Work task: Report each line of the data that contains the string "protValue".
[Material to process Boundary: Start]
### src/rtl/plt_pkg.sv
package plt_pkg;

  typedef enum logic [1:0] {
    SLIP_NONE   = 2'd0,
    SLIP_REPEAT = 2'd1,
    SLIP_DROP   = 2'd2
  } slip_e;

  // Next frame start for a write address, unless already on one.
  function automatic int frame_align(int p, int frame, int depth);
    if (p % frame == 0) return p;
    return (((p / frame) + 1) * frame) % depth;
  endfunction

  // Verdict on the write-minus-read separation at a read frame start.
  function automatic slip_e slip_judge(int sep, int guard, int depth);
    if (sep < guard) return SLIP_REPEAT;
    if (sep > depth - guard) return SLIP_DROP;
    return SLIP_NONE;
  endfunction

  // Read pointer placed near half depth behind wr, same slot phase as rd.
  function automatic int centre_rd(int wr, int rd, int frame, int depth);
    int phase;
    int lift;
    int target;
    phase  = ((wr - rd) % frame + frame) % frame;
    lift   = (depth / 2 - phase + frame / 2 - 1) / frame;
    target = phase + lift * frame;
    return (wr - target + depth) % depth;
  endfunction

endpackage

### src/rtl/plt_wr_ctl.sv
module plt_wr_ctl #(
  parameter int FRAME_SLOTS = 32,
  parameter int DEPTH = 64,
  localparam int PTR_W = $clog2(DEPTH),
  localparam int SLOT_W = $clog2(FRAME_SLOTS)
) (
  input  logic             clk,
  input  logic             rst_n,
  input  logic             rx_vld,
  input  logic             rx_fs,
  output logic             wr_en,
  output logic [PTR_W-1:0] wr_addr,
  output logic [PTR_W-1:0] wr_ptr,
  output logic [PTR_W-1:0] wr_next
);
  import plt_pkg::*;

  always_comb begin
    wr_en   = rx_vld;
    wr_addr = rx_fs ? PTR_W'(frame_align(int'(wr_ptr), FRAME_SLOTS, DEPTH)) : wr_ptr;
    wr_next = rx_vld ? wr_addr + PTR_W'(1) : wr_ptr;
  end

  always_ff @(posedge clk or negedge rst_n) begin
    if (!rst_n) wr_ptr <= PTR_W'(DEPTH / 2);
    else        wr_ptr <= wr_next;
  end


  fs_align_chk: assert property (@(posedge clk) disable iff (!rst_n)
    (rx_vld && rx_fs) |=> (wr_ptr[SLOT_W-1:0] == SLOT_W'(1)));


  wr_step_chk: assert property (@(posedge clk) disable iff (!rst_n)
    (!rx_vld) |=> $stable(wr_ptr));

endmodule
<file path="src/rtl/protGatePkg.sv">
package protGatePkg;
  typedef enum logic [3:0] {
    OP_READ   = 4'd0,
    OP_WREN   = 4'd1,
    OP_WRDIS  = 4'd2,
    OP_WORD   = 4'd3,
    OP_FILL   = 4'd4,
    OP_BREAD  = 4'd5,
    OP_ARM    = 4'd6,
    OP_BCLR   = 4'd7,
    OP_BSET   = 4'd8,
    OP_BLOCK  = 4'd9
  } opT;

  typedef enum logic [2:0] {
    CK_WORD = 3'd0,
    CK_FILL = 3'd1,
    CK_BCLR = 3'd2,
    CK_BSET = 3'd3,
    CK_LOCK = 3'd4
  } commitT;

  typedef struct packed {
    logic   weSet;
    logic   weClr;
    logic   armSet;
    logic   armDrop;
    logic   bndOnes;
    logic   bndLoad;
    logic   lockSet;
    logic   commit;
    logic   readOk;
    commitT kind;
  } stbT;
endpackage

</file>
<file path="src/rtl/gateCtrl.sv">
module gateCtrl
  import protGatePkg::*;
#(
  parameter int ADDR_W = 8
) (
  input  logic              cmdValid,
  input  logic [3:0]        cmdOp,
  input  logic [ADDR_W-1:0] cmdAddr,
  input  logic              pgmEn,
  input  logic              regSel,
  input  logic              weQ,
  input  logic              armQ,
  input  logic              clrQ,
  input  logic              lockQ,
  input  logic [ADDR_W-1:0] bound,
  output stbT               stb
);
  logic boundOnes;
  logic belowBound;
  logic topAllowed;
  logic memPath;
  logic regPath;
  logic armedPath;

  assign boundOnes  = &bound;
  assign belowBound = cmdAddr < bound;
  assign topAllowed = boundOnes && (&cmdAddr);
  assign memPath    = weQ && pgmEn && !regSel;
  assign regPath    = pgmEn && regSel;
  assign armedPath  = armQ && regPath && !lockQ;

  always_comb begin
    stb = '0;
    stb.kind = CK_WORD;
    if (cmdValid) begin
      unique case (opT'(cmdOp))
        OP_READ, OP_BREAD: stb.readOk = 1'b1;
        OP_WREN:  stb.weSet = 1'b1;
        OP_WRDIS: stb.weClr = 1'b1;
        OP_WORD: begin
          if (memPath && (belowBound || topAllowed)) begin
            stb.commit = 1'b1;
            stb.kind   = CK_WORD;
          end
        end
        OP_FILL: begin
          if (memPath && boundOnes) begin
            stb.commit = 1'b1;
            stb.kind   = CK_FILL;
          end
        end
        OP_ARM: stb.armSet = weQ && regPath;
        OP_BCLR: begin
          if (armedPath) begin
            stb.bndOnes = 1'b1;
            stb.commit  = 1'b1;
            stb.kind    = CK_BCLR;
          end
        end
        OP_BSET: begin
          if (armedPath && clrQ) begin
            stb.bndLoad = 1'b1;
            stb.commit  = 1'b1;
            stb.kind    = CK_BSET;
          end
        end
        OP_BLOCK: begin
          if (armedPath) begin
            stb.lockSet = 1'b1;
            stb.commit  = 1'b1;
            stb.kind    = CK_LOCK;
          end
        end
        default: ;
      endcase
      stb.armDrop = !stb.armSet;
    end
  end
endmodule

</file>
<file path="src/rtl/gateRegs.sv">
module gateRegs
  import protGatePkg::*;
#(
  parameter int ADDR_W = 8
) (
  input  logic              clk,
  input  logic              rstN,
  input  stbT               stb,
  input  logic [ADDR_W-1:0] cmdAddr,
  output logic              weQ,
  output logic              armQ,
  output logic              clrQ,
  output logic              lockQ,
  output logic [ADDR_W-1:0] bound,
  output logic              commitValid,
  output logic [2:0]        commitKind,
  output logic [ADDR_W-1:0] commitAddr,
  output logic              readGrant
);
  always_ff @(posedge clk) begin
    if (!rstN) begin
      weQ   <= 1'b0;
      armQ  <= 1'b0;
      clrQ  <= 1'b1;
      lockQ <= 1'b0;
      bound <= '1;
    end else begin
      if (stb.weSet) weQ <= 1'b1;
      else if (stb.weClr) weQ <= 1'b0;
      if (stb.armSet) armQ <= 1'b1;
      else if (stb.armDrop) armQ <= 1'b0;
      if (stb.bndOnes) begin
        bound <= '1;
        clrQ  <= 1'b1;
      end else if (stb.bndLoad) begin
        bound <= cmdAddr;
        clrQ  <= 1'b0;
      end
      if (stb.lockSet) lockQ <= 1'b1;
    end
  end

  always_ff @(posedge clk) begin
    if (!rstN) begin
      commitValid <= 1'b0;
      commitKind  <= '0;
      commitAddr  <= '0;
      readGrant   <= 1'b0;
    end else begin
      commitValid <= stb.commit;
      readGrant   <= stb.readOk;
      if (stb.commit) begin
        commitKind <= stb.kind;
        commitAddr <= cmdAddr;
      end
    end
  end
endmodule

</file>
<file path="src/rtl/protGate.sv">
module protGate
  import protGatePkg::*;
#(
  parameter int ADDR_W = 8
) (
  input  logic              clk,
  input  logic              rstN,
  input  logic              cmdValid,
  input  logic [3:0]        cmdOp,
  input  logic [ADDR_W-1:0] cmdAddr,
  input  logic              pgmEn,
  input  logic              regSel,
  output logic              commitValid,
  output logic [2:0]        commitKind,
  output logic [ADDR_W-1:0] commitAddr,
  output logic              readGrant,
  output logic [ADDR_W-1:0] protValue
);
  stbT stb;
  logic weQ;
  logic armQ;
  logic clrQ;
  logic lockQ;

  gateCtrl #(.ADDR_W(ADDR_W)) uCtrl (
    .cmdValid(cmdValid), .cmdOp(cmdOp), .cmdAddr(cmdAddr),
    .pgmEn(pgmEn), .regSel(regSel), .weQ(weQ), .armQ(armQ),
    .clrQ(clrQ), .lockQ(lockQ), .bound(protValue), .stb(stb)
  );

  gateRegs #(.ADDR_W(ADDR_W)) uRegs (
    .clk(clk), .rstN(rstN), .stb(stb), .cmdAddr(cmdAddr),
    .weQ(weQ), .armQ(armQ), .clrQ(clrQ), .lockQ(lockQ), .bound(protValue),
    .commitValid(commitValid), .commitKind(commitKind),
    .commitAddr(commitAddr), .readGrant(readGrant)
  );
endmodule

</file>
[Material to process Boundary: End]
Answer below:
  output logic [ADDR_W-1:0] protValue
    .clrQ(clrQ), .lockQ(lockQ), .bound(protValue), .stb(stb)
    .weQ(weQ), .armQ(armQ), .clrQ(clrQ), .lockQ(lockQ), .bound(protValue),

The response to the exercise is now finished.